= WORK INSTRUCTIONS =
Everything in the data below is left aside except the lines from the one containing "assign bus_Grc = bus_i.Grc;" through the one containing "inputBits = 36"; repeat those exactly.

= RECORDS FOR THIS TASK =
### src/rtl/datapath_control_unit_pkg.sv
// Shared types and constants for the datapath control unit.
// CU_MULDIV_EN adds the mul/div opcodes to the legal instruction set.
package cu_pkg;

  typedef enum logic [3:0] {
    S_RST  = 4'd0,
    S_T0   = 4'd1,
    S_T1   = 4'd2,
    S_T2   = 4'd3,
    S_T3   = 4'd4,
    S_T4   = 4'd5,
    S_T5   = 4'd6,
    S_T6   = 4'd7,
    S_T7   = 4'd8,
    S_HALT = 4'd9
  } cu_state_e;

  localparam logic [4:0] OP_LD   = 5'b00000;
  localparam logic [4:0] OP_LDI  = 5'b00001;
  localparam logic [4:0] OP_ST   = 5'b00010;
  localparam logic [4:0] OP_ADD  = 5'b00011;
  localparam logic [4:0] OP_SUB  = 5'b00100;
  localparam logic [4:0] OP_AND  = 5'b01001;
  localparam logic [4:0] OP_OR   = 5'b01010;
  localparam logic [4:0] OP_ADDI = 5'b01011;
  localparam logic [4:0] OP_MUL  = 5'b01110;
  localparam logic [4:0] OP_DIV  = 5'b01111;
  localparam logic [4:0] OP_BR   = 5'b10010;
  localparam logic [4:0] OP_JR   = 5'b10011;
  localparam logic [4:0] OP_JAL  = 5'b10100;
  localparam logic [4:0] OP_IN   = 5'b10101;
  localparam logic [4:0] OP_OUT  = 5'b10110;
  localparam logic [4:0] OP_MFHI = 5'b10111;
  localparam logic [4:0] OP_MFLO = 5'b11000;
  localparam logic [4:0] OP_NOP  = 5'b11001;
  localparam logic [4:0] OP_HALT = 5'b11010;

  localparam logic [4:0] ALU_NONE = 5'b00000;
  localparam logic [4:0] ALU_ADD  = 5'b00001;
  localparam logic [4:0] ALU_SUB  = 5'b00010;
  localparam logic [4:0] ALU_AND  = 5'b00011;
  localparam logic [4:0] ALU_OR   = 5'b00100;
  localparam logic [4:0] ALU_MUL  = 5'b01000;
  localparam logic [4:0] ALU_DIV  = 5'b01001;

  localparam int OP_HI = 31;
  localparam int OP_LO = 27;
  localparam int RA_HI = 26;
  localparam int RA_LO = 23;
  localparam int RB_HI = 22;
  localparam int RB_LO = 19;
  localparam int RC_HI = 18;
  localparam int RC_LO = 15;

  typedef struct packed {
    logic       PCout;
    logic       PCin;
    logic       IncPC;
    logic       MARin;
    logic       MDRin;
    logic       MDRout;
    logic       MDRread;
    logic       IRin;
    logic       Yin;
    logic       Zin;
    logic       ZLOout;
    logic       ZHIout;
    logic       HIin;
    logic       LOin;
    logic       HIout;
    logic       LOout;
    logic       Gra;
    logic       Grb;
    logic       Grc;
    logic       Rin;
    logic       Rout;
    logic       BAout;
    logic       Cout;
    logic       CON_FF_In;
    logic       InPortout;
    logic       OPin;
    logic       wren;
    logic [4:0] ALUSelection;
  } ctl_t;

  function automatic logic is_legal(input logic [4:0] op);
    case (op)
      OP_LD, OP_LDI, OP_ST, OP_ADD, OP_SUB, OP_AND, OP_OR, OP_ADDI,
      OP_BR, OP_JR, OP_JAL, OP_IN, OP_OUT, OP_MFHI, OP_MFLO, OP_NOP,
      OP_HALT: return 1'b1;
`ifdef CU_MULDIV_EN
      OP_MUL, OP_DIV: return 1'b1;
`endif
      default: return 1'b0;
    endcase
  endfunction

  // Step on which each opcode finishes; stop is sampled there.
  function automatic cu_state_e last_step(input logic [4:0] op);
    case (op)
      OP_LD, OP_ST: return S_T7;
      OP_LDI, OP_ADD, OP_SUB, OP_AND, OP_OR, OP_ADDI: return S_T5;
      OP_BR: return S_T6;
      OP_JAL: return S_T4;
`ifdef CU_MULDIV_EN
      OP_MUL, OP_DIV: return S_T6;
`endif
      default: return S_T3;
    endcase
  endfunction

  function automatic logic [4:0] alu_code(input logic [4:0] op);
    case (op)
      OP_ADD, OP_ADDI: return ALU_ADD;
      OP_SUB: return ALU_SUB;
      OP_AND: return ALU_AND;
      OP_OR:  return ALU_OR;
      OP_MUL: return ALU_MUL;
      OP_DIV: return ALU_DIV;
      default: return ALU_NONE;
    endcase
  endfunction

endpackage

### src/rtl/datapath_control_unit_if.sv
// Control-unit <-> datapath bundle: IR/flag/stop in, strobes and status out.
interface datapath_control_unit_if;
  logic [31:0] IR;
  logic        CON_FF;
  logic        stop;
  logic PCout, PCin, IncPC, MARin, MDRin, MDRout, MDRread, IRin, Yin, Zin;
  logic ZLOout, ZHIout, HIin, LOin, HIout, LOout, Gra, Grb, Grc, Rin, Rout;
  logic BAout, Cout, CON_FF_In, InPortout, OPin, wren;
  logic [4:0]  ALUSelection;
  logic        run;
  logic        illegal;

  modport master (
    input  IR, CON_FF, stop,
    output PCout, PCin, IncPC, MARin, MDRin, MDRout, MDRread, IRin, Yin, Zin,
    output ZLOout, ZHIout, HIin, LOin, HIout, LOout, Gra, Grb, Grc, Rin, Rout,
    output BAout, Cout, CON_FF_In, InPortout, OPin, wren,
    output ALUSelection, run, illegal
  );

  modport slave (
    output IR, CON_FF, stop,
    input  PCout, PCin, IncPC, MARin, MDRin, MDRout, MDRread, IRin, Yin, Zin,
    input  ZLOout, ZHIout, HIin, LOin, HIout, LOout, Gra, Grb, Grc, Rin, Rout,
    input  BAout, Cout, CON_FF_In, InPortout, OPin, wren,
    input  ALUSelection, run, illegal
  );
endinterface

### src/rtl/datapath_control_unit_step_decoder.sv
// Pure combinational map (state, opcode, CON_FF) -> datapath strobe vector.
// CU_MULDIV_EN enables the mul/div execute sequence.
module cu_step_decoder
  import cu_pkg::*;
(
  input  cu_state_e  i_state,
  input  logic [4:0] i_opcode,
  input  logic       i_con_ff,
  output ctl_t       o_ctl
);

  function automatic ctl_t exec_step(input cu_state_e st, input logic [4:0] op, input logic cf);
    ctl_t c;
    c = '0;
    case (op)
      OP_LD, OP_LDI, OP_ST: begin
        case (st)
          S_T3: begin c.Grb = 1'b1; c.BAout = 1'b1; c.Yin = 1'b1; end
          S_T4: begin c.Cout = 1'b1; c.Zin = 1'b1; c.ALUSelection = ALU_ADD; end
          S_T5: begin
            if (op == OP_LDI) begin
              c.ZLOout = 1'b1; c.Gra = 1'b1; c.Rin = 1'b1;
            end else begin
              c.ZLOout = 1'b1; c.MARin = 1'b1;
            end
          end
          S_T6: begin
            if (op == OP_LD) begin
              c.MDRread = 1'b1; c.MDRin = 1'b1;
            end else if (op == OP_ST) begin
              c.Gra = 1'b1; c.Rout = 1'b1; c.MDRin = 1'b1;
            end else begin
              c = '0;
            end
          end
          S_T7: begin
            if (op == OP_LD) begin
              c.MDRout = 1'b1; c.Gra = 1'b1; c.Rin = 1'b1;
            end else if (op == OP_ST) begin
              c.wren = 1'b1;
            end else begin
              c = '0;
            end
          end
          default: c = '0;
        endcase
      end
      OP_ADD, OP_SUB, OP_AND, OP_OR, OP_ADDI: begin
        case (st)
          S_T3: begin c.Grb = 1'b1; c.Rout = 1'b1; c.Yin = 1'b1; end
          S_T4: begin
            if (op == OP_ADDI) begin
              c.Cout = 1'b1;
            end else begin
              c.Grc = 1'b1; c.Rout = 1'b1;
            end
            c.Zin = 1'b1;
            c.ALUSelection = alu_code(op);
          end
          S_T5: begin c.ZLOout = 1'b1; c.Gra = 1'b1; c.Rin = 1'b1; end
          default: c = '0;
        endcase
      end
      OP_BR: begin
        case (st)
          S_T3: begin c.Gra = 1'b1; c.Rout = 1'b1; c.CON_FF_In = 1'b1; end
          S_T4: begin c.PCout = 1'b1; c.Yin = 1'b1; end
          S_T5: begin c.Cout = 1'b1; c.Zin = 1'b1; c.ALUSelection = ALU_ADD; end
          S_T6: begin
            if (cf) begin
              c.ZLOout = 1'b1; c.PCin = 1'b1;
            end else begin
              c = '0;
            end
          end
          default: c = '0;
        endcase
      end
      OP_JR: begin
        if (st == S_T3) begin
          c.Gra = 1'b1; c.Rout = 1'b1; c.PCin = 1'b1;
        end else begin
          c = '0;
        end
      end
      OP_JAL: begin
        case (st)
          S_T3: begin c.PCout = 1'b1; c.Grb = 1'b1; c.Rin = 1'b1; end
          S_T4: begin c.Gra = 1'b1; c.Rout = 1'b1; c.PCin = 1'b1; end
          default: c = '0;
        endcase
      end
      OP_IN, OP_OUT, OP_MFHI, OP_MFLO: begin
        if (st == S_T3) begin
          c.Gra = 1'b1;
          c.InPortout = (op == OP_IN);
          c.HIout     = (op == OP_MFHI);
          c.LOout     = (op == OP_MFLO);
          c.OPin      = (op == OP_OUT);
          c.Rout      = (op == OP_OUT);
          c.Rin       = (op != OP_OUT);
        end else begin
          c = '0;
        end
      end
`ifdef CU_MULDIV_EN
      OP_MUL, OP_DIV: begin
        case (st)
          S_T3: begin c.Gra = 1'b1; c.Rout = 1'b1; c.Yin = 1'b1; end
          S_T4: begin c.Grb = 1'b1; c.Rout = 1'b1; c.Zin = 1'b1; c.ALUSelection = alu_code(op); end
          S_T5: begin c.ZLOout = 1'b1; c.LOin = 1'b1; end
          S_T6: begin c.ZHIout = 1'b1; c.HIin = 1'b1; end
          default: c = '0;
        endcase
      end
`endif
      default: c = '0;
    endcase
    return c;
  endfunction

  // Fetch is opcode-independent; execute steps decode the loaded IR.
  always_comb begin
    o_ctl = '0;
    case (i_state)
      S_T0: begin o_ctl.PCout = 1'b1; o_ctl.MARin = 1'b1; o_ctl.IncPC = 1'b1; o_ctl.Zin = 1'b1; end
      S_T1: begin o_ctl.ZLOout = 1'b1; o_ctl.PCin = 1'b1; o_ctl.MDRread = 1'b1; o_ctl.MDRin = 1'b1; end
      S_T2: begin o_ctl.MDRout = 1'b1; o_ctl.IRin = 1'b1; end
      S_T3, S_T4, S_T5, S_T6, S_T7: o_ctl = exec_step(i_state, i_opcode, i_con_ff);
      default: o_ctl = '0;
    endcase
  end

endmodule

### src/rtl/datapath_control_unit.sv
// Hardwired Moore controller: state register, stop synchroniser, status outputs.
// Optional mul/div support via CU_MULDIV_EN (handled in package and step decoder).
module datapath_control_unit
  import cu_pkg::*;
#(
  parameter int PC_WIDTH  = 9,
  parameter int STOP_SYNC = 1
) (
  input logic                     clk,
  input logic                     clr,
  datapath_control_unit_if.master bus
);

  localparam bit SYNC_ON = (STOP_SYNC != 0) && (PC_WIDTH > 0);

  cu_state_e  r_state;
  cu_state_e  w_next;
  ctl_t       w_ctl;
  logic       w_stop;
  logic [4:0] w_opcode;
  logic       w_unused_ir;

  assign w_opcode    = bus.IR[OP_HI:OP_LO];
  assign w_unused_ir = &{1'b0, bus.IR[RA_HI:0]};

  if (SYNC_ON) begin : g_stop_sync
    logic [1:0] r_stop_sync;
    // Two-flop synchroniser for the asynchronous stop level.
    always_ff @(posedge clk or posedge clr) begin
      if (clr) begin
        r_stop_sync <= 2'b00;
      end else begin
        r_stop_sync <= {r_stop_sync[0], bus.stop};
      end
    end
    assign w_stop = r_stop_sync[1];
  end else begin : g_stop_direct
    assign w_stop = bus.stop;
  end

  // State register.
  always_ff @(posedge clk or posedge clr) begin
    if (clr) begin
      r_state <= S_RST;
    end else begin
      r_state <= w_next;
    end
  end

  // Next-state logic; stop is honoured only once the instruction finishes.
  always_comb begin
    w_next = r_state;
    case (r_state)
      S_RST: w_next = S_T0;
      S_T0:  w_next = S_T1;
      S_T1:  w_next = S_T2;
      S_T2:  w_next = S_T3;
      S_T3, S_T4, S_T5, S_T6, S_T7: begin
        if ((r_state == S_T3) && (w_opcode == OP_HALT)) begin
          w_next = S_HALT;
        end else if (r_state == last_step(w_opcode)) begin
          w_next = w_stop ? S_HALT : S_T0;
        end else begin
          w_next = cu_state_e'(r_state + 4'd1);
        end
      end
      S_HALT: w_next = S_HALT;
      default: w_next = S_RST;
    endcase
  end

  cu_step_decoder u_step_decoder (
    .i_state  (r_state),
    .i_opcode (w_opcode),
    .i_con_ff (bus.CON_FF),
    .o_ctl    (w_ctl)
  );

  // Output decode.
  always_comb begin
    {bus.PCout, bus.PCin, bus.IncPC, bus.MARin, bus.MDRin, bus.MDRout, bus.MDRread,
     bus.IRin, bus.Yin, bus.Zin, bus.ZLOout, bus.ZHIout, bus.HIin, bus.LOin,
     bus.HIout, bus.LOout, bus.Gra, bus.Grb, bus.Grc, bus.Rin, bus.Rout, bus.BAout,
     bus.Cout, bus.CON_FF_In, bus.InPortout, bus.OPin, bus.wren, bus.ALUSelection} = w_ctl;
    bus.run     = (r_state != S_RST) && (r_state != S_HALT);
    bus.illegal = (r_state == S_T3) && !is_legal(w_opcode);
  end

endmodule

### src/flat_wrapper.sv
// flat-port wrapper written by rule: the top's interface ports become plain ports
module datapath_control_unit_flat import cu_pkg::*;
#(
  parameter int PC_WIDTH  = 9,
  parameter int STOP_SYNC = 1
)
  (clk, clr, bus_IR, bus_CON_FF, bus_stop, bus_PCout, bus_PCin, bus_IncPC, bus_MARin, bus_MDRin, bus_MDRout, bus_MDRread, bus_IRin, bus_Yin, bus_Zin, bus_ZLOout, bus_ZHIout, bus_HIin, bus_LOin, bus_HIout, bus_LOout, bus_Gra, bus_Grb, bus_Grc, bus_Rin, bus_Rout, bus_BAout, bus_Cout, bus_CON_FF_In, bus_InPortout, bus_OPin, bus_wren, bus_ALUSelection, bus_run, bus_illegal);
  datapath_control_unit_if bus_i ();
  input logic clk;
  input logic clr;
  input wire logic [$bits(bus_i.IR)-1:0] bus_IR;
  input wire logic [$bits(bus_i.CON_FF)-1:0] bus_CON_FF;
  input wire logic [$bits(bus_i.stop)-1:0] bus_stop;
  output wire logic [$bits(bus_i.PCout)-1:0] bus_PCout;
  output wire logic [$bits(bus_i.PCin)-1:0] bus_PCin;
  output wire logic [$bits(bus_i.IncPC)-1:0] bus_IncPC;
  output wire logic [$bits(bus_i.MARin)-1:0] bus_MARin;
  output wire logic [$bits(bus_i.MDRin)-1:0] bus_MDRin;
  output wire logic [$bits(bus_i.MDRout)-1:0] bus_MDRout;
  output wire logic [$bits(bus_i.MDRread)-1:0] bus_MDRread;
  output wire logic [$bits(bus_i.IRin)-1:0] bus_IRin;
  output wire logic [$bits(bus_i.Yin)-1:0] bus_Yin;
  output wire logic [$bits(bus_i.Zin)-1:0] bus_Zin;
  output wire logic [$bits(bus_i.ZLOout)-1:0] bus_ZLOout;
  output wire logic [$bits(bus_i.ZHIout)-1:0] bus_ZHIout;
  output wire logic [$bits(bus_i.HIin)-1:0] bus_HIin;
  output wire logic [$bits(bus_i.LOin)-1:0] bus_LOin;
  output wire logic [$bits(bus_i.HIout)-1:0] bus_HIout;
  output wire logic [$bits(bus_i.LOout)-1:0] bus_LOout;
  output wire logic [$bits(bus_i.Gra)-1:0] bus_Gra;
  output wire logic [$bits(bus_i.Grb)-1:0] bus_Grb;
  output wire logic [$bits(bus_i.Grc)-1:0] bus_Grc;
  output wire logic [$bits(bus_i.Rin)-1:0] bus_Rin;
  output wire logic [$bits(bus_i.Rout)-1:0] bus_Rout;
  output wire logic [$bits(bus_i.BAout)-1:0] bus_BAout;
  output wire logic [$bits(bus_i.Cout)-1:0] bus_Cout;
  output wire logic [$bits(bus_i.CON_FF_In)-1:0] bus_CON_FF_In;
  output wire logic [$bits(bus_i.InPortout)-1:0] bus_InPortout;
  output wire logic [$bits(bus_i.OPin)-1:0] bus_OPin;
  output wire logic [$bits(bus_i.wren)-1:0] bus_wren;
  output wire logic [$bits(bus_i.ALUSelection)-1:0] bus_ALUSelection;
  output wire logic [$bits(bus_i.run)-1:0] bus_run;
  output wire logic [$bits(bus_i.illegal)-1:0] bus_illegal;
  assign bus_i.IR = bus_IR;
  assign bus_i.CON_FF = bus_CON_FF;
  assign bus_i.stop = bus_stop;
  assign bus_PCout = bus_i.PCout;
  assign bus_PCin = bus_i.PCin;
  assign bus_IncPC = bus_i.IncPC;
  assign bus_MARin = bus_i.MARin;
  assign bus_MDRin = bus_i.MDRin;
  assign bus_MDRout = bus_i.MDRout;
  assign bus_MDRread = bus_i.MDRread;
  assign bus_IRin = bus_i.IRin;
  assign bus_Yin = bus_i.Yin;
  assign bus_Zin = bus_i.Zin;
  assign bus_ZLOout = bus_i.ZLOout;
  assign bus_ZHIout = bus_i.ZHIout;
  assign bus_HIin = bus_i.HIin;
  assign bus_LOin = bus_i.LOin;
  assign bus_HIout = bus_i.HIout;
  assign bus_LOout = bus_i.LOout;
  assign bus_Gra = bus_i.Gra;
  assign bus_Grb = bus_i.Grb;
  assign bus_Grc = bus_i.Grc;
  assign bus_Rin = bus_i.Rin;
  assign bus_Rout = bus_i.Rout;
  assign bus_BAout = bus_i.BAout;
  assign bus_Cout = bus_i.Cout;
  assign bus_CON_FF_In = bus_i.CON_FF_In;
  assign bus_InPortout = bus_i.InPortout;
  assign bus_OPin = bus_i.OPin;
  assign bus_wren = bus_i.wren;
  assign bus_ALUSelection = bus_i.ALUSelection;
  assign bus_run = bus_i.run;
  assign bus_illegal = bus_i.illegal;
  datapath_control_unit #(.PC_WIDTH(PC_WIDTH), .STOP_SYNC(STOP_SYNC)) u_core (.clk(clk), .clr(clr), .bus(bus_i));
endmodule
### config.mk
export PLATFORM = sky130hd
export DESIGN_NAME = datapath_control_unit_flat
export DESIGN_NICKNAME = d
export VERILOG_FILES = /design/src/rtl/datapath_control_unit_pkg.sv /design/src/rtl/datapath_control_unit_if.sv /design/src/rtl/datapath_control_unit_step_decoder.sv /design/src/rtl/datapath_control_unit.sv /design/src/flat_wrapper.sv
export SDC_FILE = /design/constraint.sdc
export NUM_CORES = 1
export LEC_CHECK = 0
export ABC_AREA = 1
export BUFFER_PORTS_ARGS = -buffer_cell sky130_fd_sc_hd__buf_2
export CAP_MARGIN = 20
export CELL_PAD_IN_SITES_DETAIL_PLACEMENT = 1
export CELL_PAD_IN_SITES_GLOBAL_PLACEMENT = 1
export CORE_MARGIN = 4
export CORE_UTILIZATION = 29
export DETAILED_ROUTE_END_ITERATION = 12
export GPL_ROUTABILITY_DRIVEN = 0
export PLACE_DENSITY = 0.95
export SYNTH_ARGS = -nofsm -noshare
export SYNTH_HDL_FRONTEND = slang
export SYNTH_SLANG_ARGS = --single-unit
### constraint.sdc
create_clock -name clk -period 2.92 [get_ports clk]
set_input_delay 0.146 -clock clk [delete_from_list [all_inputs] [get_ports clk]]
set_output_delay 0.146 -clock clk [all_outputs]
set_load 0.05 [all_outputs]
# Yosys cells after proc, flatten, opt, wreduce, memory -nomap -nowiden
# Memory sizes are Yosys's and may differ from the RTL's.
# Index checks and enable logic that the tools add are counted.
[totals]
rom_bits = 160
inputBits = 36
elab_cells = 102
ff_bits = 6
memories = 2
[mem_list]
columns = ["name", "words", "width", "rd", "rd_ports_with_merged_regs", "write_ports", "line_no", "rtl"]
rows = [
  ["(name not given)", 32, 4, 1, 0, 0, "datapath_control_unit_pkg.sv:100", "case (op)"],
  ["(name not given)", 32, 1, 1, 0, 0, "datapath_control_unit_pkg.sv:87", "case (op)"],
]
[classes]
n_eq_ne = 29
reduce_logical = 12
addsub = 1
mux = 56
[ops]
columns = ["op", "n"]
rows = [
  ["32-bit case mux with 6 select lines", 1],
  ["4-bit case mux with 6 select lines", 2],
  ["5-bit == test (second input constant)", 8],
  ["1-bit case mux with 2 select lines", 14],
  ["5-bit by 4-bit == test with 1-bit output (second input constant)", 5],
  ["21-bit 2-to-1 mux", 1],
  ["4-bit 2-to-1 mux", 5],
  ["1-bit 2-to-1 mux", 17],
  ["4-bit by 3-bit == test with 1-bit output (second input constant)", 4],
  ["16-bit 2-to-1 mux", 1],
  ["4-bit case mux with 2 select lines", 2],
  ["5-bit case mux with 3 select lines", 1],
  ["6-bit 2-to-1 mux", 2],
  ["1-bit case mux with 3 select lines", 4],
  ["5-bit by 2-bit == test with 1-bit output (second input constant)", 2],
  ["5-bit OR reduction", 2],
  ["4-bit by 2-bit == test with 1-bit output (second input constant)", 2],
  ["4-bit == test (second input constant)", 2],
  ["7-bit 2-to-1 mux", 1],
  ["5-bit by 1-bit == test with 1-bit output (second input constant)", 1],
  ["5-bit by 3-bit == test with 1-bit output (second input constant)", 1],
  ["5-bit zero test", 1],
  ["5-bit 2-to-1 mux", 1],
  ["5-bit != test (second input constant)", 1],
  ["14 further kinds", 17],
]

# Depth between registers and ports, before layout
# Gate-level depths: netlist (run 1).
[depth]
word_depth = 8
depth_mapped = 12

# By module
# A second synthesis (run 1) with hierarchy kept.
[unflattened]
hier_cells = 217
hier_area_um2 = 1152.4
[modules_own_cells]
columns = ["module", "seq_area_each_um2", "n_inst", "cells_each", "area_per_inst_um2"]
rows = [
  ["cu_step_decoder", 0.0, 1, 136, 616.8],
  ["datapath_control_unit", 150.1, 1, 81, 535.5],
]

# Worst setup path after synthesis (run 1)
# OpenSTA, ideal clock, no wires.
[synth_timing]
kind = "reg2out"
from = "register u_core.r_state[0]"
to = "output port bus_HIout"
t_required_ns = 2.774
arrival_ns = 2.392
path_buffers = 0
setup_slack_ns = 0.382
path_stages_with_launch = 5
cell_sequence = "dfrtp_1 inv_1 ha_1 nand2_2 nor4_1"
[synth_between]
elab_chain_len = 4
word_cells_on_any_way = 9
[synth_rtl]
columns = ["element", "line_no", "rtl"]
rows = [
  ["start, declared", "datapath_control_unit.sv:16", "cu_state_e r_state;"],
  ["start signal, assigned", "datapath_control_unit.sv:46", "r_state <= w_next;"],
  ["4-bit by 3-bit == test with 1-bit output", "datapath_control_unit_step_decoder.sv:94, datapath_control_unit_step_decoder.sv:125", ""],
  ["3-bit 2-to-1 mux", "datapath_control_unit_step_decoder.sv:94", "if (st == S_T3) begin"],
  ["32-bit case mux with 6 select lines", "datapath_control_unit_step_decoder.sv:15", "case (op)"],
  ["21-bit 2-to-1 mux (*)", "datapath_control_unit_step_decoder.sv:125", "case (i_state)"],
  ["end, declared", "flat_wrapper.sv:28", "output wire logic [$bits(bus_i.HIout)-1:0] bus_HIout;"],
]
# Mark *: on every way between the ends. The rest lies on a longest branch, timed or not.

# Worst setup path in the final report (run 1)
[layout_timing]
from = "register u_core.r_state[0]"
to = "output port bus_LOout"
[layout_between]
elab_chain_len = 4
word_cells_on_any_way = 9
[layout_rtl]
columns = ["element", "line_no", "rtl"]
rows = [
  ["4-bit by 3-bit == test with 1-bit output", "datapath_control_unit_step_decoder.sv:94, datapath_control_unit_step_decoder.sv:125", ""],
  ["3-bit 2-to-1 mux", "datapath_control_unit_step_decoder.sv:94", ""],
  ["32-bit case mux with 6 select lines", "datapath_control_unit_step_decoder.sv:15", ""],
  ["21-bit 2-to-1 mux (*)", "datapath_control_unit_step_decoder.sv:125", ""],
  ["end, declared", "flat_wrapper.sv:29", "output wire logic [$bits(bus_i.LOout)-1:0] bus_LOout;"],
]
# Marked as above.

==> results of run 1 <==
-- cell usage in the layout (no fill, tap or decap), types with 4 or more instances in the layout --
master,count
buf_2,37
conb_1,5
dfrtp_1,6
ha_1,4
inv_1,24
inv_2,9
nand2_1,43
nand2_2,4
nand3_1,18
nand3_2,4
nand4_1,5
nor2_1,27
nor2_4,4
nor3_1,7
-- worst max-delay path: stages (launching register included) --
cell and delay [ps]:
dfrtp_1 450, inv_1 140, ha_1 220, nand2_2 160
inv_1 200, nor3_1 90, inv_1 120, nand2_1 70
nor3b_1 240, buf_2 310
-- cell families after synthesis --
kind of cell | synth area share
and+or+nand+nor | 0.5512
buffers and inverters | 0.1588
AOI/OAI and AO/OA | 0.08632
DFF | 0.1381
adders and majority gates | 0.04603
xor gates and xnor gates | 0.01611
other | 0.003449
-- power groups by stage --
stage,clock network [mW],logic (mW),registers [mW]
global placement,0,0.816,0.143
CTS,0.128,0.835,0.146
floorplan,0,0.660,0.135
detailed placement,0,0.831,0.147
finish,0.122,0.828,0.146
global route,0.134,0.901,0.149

= WRITTEN RESPONSE =
  assign bus_Grc = bus_i.Grc;
  assign bus_Rin = bus_i.Rin;
  assign bus_Rout = bus_i.Rout;
  assign bus_BAout = bus_i.BAout;
  assign bus_Cout = bus_i.Cout;
  assign bus_CON_FF_In = bus_i.CON_FF_In;
  assign bus_InPortout = bus_i.InPortout;
  assign bus_OPin = bus_i.OPin;
  assign bus_wren = bus_i.wren;
  assign bus_ALUSelection = bus_i.ALUSelection;
  assign bus_run = bus_i.run;
  assign bus_illegal = bus_i.illegal;
  datapath_control_unit #(.PC_WIDTH(PC_WIDTH), .STOP_SYNC(STOP_SYNC)) u_core (.clk(clk), .clr(clr), .bus(bus_i));
endmodule
### config.mk
export PLATFORM = sky130hd
export DESIGN_NAME = datapath_control_unit_flat
export DESIGN_NICKNAME = d
export VERILOG_FILES = /design/src/rtl/datapath_control_unit_pkg.sv /design/src/rtl/datapath_control_unit_if.sv /design/src/rtl/datapath_control_unit_step_decoder.sv /design/src/rtl/datapath_control_unit.sv /design/src/flat_wrapper.sv
export SDC_FILE = /design/constraint.sdc
export NUM_CORES = 1
export LEC_CHECK = 0
export ABC_AREA = 1
export BUFFER_PORTS_ARGS = -buffer_cell sky130_fd_sc_hd__buf_2
export CAP_MARGIN = 20
export CELL_PAD_IN_SITES_DETAIL_PLACEMENT = 1
export CELL_PAD_IN_SITES_GLOBAL_PLACEMENT = 1
export CORE_MARGIN = 4
export CORE_UTILIZATION = 29
export DETAILED_ROUTE_END_ITERATION = 12
export GPL_ROUTABILITY_DRIVEN = 0
export PLACE_DENSITY = 0.95
export SYNTH_ARGS = -nofsm -noshare
export SYNTH_HDL_FRONTEND = slang
export SYNTH_SLANG_ARGS = --single-unit
### constraint.sdc
create_clock -name clk -period 2.92 [get_ports clk]
set_input_delay 0.146 -clock clk [delete_from_list [all_inputs] [get_ports clk]]
set_output_delay 0.146 -clock clk [all_outputs]
set_load 0.05 [all_outputs]
# Yosys cells after proc, flatten, opt, wreduce, memory -nomap -nowiden
# Memory sizes are Yosys's and may differ from the RTL's.
# Index checks and enable logic that the tools add are counted.
[totals]
rom_bits = 160
inputBits = 36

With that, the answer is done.